One of the first things you’ll notice about this week’s changes is that Prime monthly is only $2 a month more expensive than standalone Prime Video. On its face, this suggests a huge discrepancy between Prime Video and all the other features you get as a Prime member, such as free two-day shipping, unlimited photo storage in the cloud and so on. Are the logistics behind Amazon shipping, the music licensing that gives you access to streaming music and all the negotiations with publishers for ebooks really only worth $24 a year per user?

There could be a few explanations for this. First, Amazon may be trying to use video simply to acquire more Prime subscribers, whose number currently stands at an estimated 54 million. The message would be, essentially: Come for the video, stay for all our instant-gratification retail goodness. Upselling standalone Prime Video subscribers to full Prime memberships would mean locking those new customers into the habit of buying nearly everything from Amazon, as many Americans have found themselves doing.

Here’s another way to look at: All the non-video benefits of Prime are worth way more than $24 a year, but it’s important to Amazon’s brand to make ebooks and free shipping look cheap and easy, which is why even though it might cost Amazon more to provide those services, they’re being given to consumers at a loss. This would be consistent with Bezos’s overarching strategy. When the Kindle first debuted, for example, it was sold at cost, and Amazon made no profits on sales of the device. But in the long run, Amazon makes it all back when Prime customers spend more money buying things on Amazon than non-subscribers.

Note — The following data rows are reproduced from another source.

### src/rtl/shram_pkg.sv
package shram_pkg;
   localparam int PTR_W  = 16;
   localparam int BYTE_W = 8;

   typedef enum logic [1:0] {
      REG_PTR_LO = 2'd0,
      REG_PTR_HI = 2'd1,
      REG_DATA   = 2'd2,
      REG_STAT   = 2'd3
   } reg_sel_e;

   localparam int B_RUN  = 0;
   localparam int B_AINC = 1;
   localparam int B_ATTN = 2;
   localparam int B_INT0 = 3;
   localparam int B_INT1 = 4;
   localparam int N_FLAG = 2;
endpackage

### src/rtl/shram_ptr.sv
module shram_ptr
   import shram_pkg::*;
(
   input  logic              clk,
   input  logic              rst_n,
   input  logic              ld_lo,
   input  logic              ld_hi,
   input  logic              step,
   input  logic [BYTE_W-1:0] wdata,
   output logic [PTR_W-1:0]  ptr
);
   logic [PTR_W-1:0] ptr_q;

   always_ff @(posedge clk) begin
      if (!rst_n)     ptr_q <= '0;
      else if (ld_lo) ptr_q[BYTE_W-1:0] <= wdata;
      else if (ld_hi) ptr_q[PTR_W-1:BYTE_W] <= wdata;
      else if (step)  ptr_q <= ptr_q + 1'b1;
   end

   assign ptr = ptr_q;
endmodule

### src/rtl/shram_mem.sv
module shram_mem #(
   parameter int ADDR_W = 9,
   parameter int DATA_W = 8
) (
   input  logic              clk,
   input  logic              we,
   input  logic [ADDR_W-1:0] addr,
   input  logic [DATA_W-1:0] wdata,
   output logic [DATA_W-1:0] rdata
);
   localparam int DEPTH = 1 << ADDR_W;

   logic [DATA_W-1:0] store [DEPTH];
   logic [DATA_W-1:0] rdata_q;

   always_ff @(posedge clk) begin
      if (we) store[addr] <= wdata;
      rdata_q <= store[addr];
   end

   assign rdata = rdata_q;
endmodule

### src/rtl/shram_ctrl.sv
module shram_ctrl
   import shram_pkg::*;
(
   input  logic              clk,
   input  logic              rst_n,
   input  logic              wr_stat,
   input  logic [BYTE_W-1:0] wdata,
   input  logic [N_FLAG-1:0] flag_set,
   output logic              run,
   output logic              ainc,
   output logic              attn,
   output logic [N_FLAG-1:0] flags
);
   logic run_q, ainc_q, attn_q;

   always_ff @(posedge clk) begin
      if (!rst_n) begin
         run_q  <= 1'b0;
         ainc_q <= 1'b0;
         attn_q <= 1'b0;
      end else begin
         attn_q <= wr_stat & wdata[B_ATTN];
         if (wr_stat) begin
            run_q  <= wdata[B_RUN];
            ainc_q <= wdata[B_AINC];
         end
      end
   end

   for (genvar f = 0; f < N_FLAG; f++) begin : g_flag
      logic flag_q;
      logic clr;
      assign clr = wr_stat & wdata[B_INT0 + f];
      always_ff @(posedge clk) begin
         if (!rst_n)           flag_q <= 1'b0;
         else if (flag_set[f]) flag_q <= 1'b1;
         else if (clr)         flag_q <= 1'b0;
      end
      assign flags[f] = flag_q;
   end

   assign run  = run_q;
   assign ainc = ainc_q;
   assign attn = attn_q;
endmodule

### src/rtl/shram_port.sv
module shram_port
   import shram_pkg::*;
#(
   parameter int ADDR_W = 9
) (
   input  logic       clk,
   input  logic       rst_n,
   input  logic       host_sel,
   input  logic       host_wr,
   input  logic [1:0] host_reg,
   input  logic [7:0] host_wdata,
   output logic [7:0] host_rdata,
   output logic       host_rvalid,
   input  logic       cop_set_int0,
   input  logic       cop_set_int1,
   output logic       cop_run,
   output logic       cop_attn,
   output logic       host_irq
);
   localparam int DEPTH = 1 << ADDR_W;

   if (ADDR_W < 1 || ADDR_W > PTR_W) begin : g_bad_aw
      $error("shram_port: ADDR_W must lie in 1..16");
   end

   logic [PTR_W-1:0]  ptr_q;
   logic [N_FLAG-1:0] flags;
   logic              ainc_q;
   logic [BYTE_W-1:0] mem_q;
   logic              acc, wr_lo, wr_hi, wr_data, wr_stat, data_acc;
   logic [ADDR_W-1:0] mem_addr;
   logic              int0_q, int1_q;

   assign acc      = host_sel;
   assign wr_lo    = acc & host_wr & (host_reg == REG_PTR_LO);
   assign wr_hi    = acc & host_wr & (host_reg == REG_PTR_HI);
   assign wr_data  = acc & host_wr & (host_reg == REG_DATA);
   assign wr_stat  = acc & host_wr & (host_reg == REG_STAT);
   assign data_acc = acc & (host_reg == REG_DATA);
   assign int0_q   = flags[0];
   assign int1_q   = flags[1];

   if (ADDR_W == PTR_W) begin : g_full_idx
      assign mem_addr = ptr_q;
   end else begin : g_part_idx
      assign mem_addr = ptr_q[ADDR_W-1:0];
   end

   shram_ptr u_ptr (
      .clk   (clk),
      .rst_n (rst_n),
      .ld_lo (wr_lo),
      .ld_hi (wr_hi),
      .step  (data_acc & ainc_q),
      .wdata (host_wdata),
      .ptr   (ptr_q)
   );

   shram_mem #(.ADDR_W(ADDR_W), .DATA_W(BYTE_W)) u_mem (
      .clk   (clk),
      .we    (wr_data),
      .addr  (mem_addr),
      .wdata (host_wdata),
      .rdata (mem_q)
   );

   shram_ctrl u_ctrl (
      .clk      (clk),
      .rst_n    (rst_n),
      .wr_stat  (wr_stat),
      .wdata    (host_wdata),
      .flag_set ({cop_set_int1, cop_set_int0}),
      .run      (cop_run),
      .ainc     (ainc_q),
      .attn     (cop_attn),
      .flags    (flags)
   );

   // read path: capture register bytes at the strobe, RAM byte comes one cycle later
   logic              rd_q;
   logic              rd_data_q;
   logic [BYTE_W-1:0] shadow_q;
   logic [BYTE_W-1:0] shadow_d;

   always_comb begin
      shadow_d = '0;
      case (host_reg)
         REG_PTR_LO: shadow_d = ptr_q[BYTE_W-1:0];
         REG_PTR_HI: shadow_d = ptr_q[PTR_W-1:BYTE_W];
         REG_STAT: begin
            shadow_d[B_RUN]  = cop_run;
            shadow_d[B_AINC] = ainc_q;
            shadow_d[B_INT0] = flags[0];
            shadow_d[B_INT1] = flags[1];
         end
         default: shadow_d = '0;
      endcase
   end

   always_ff @(posedge clk) begin
      if (!rst_n) begin
         rd_q      <= 1'b0;
         rd_data_q <= 1'b0;
         shadow_q  <= '0;
      end else begin
         rd_q      <= acc & ~host_wr;
         rd_data_q <= acc & ~host_wr & (host_reg == REG_DATA);
         if (acc & ~host_wr) shadow_q <= shadow_d;
      end
   end

   assign host_rvalid = rd_q;
   assign host_rdata  = rd_q ? (rd_data_q ? mem_q : shadow_q) : '0;
   assign host_irq    = |flags;
endmodule

### config.mk
export PLATFORM = sky130hd
export DESIGN_NAME = shram_port
export DESIGN_NICKNAME = d
export VERILOG_FILES = /design/src/rtl/shram_pkg.sv /design/src/rtl/shram_ptr.sv /design/src/rtl/shram_mem.sv /design/src/rtl/shram_ctrl.sv /design/src/rtl/shram_port.sv
export SDC_FILE = /design/constraint.sdc
export NUM_CORES = 2
export LEC_CHECK = 0
export BUFFER_PORTS_ARGS = -buffer_cell sky130_fd_sc_hd__buf_4
export CAP_MARGIN = 20
export CORE_MARGIN = 1.5
export CORE_UTILIZATION = 45
export DETAILED_ROUTE_END_ITERATION = 6
export GPL_ROUTABILITY_DRIVEN = 0
export HOLD_SLACK_MARGIN = 0.1
export MAX_ROUTING_LAYER = met4
export PLACE_DENSITY = 0.64
export SLEW_MARGIN = 20
export SYNTH_ARGS = -nofsm -noshare
export SYNTH_HDL_FRONTEND = slang
export SYNTH_SLANG_ARGS = --single-unit
### constraint.sdc
create_clock -name clk -period 3.55 [get_ports clk]
set_input_delay 0.1775 -clock clk [delete_from_list [all_inputs] [get_ports clk]]
set_output_delay 0.1775 -clock clk [all_outputs]
set_load 0.005 [all_outputs]
==> insert_results.sql <==
INSERT INTO impl_metrics (metric_group, metric, value, unit) VALUES
('sta', 'maxClockFrequency', '0.273', 'GHz'),
('power_and_ir_drop', 'power-per-cell-area', '527', 'nW/um^2'),
('layout', 'fill_cells', '27042', ''),
('cts', 'clock_insertion_delay_worst_skew', '0.91', 'ns'),
('worst_setup_path', 'crit_path_start', 'u_ptr.ptr[5]', ''),
('cts', 'cts.sinks', '4135', ''),
('global_routing', 'grt_pass1_vias', '84048', ''),
('worst_setup_path', 'worstReg2RegStart', 'u_ptr.ptr[5]', ''),
('worst_setup_path', 'crit_path_start_kind', 'flip-flop', ''),
('worst_setup_path', 'endpoint', 'u_mem.rdata[7]', ''),
('placement', 'detailedPlacementHpwl', '286', 'mm'),
('floorplan', 'die_width', '599', 'um'),
('routing', 'detail_route.iter0.violations', '11914', ''),
('worst_setup_path', 'path_depth', '12', ''),
('power_and_ir_drop', 'power_leakage', '59.0', 'nW'),
('sta', 'final.setup_skew', '0.0488', 'ns'),
('synth', 'post_synth.cell_area_avg', '20.8', 'sq um'),
('routing', 'drt-pass1-iter-count', '6', ''),
('routing', 'detail_route.drc_violations', '0', ''),
('worst_setup_path', 'worst_path_most_repeated_cell', 'sky130_fd_sc_hd__buf_4', ''),
('routing', 'vias', '84933', ''),
('worst_setup_path', 'critical_path.slowest_cell', 'sky130_fd_sc_hd__nor3_1', ''),
('worst_setup_path', 'worst_setup_slack_for_register_to_register_paths', '-0.12', 'ns'),
('worst_setup_path', 'cp_top_family', 'simple AND/OR/NAND/NOR gates', ''),
('sta', 'fin_ws', '-0.117', 'ns'),
('routing', 'wl_per_cell', '31.7', 'um'),
('placement', 'pre_cts_ws', '-0.904', 'ns'),
('global_routing', 'globalRouteMet2Util', '39.2', '%'),
('outcome', 'failed_checks', 'negative setup slack', ''),
('worst_setup_path', 'endpoint_kind', 'flip-flop', ''),
('sta', 'finalWorstPathRequiredPeriod', '3.67', 'ns'),
('global_routing', 'grt_util_met1', '33.7', '%'),
('placement', 'port_bufs', '27', ''),
('cts', 'cts.htree.levels', '5', ''),
('sta', 'final-setup-viol-count', '3', ''),
('worst_setup_path', 'critical_path.cell_chain', 'buf_4 -> or3_1 -> nor3_1 -> buf_4 -> a22o_1 -> nor4_2 -> buf_4 -> nand4_1 -> buf_4 -> nor4_2 -> buf_4 -> nand3_1', ''),
('synth', 'synth_area', '160000', 'sq um'),
('routing', 'wire_length_reported_by_the_detailed_router', '441', 'mm'),
('outcome', 'run_status', 'complete, but fails checks', ''),
('floorplan', 'start_util', '45.3', '%'),
('floorplan', 'floorplan.die_area', '359000', 'sq um'),
('worst_setup_path', 'r2r.worst_path.cells', '12', ''),
('worst_hold_path', 'worst_hold_path_type', 'input port to flip-flop', ''),
('global_routing', 'gr-total-overflow', '0', ''),
('sta', 'unrepaired_setup_endpoints_after_global_routing', 'yes', ''),
('synth', 'ys_dominant_reg_cell', 'sky130_fd_sc_hd__edfxtp_1', ''),
('routing', 'via_per_inst', '6.10', ''),
('cts', 'cts_buffers', '403', ''),
('routing', 'antenna_violating_nets_post_route', '0', ''),
('worst_setup_path', 'cp_bufs_invs', '5', ''),
('layout', 'final-seq-area', '124000', 'sq um'),
('global_routing', 'global_route_layer_with_the_greatest_usage', 'met2', ''),
('global_routing', 'gr_layer_usage_met3', '3.59', '%'),
('global_routing', 'wire_length_of_the_first_global_routing_pass', '623', 'mm'),
('synth', 'ys.warnings.count', '0', ''),
('synth', 'synth_top_cell_by_area', 'sky130_fd_sc_hd__edfxtp_1', ''),
('global_routing', 'antenna_found_initial', '17', ''),
('worst_setup_path', 'worstPathArrival', '4.53', 'ns'),
('synth', 'syn_inst', '7699', ''),
('run', 'number_of_maximum_capacitance_violations', '0', ''),
('global_routing', 'grt_start_max_net_pins', '118', ''),
('global_routing', 'globalRouteTotalUtil', '25.0', '%'),
('sta', 'period_share', '103', '%'),
('sta', 'fin_worst_hold_slack', '0.331', 'ns'),
('sta', 'slew_at_the_pin_closest_to_its_max_slew_limit', '1.18', 'ns'),
('floorplan', 'dieHeight', '599', 'um'),
('synth', 'post_synth_most_frequent_cells', 'sky130_fd_sc_hd__edfxtp_1 (4096), sky130_fd_sc_hd__mux4_2 (849), sky130_fd_sc_hd__nor2_1 (588)', ''),
('synth', 'synth-seq-cells', '4135', ''),
('sta', 'final-hold-violation-count', '0', ''),
('layout', 'layout.nets', '8898', ''),
('synth', 'yosys.cell_types.count', '66', '');
power by group:
| group | total [mW] | internal, mW | switching (mW) |
|---|---|---|---|
| combinational | 3.67 | 1.36 | 2.31 |
| clock | 42.0 | 24.0 | 18.0 |
| sequential | 53.7 | 53.7 | 0.0614 |
cells in the final DEF, fill, tap and decap left out, drive strengths merged, types with 31 or more instances in the layout:
master  count
mux4      849
a22o       47
a22oi     140
dfxtp      39
nor2      588
nand4      71
mux2i     422
clkinv    174
clkbuf    498
o21ai      42
nand3      53
buf      1220
a31oi      79
nand2     135
a221oi    101
and3       31
nor4       32
a21oi      50
bufinv     40
o22ai      85
edfxtp   4096
nor3       57
cell families (layout without fill, tap and decap cells):
| logic type | Yosys count | after routing | share of synthesized area (%) |
|---|---|---|---|
| buffers and inverters | 490 | 1989 | 1.45 |
| flip-flops | 4135 | 4135 | 77.5 |
| AO/OA/AOI/OAI | 688 | 688 | 3.19 |
| AND/OR/NAND/NOR | 1085 | 1085 | 3.11 |
| XOR/XNOR | 13 | 13 | 0.0712 |
| adder cells (fa/ha/maj) | 4 | 4 | 0.0313 |
| multiplexers | 1284 | 1284 | 14.7 |
| other | 0 | 5 | 0 |
per-stage QoR:
stage	setup TNS [ns]	instance area, sq um	total power [mW]	cells	util [%]
after detailed placement	-3.71	174000	58.2	13095	49.3
after global placement	-6.79	174000	58.1	13094	49.3
after floorplan	0	160000	56.2	7699	-
after CTS	-0.113	188000	99.7	13862	53.1
after global routing	-0.117	189000	102	13932	53.4
final	-0.178	189000	99.4	13933	53.4
flip-flops by register name, summed over array words and instances, names as in the netlist, 2 cells and up:
name                  count
shadow_q                  8
u_mem.rdata               8
u_ptr.ptr                16
u_ctrl.g_flag.flag_q      2
u_mem.store            4096
how the worst min path moves through the flow:
stage,start,endpoint,slack (ns),depth (start not counted)
6_report,host_wr,shadow_q[4],0.33,5
3_5_place_dp,cop_set_int0,u_ctrl.g_flag[0].flag_q,0.41,3
4_1_cts,host_wr,shadow_q[4],0.26,5
3_3_place_gp,cop_set_int1,u_ctrl.g_flag[1].flag_q,0.40,3
5_1_grt,host_wr,shadow_q[4],0.31,5
2_1_floorplan,host_wdata[0],u_mem.store[0][0],0.28,0
timing repair:
item                                     CTS  global route
gates cloned                               2             9
endpoints found under the setup margin     8             8
pin swaps                                  8            19
buffers inserted                          13            58
endpoints found under the hold margin   1391             0
resized for setup                         38            61
hold buffers                              27             0
routing by layer:
metal  share of wire (%)  up-vias  routed length (um)
met3                 8.6      790               38000
li1                    -    34628                   -
met2                  48     4513              213000
met4                 4.2        0               18300
met1                  39    45002              172000
met5                   0        -                   0
worst reg2reg max path, cell delays in order (launching register included):
cell                      delay (ns)
sky130_fd_sc_hd__dfxtp_2        0.49
sky130_fd_sc_hd__buf_4          0.25
sky130_fd_sc_hd__or3_1          0.53
sky130_fd_sc_hd__nor3_1         0.86
sky130_fd_sc_hd__buf_4          0.27
sky130_fd_sc_hd__a22o_1         0.32
sky130_fd_sc_hd__nor4_2         0.09
sky130_fd_sc_hd__buf_4          0.16
sky130_fd_sc_hd__nand4_1        0.22
sky130_fd_sc_hd__buf_4          0.18
sky130_fd_sc_hd__nor4_2         0.04
sky130_fd_sc_hd__buf_4          0.15
sky130_fd_sc_hd__nand3_1        0.06
final cells by class:
type,instances,share of cell area [%]
sequential,4135,65.6
multi-input combinational,3074,18.2
timing repair buffer,1258,6.23
clock buffer,489,5.60
tap,4730,3.14
clock inverter,236,1.18
inverter,6,0.0146
antenna,5,0.00663
Note: power is estimated with default switching activity, not from simulation.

Finally, there’s an important competitive reason why standalone Prime Video is priced as it is. It all comes back to that original point about Netflix. Because Amazon is going after Netflix, it can’t afford to set the price much lower without sending the unintended message that perhaps Prime Video is an inferior product. So while monthly Prime Video is a slightly better deal than Netflix, reflecting its relatively lower profile and content selection, it’s not dramatically cheaper by comparison, either.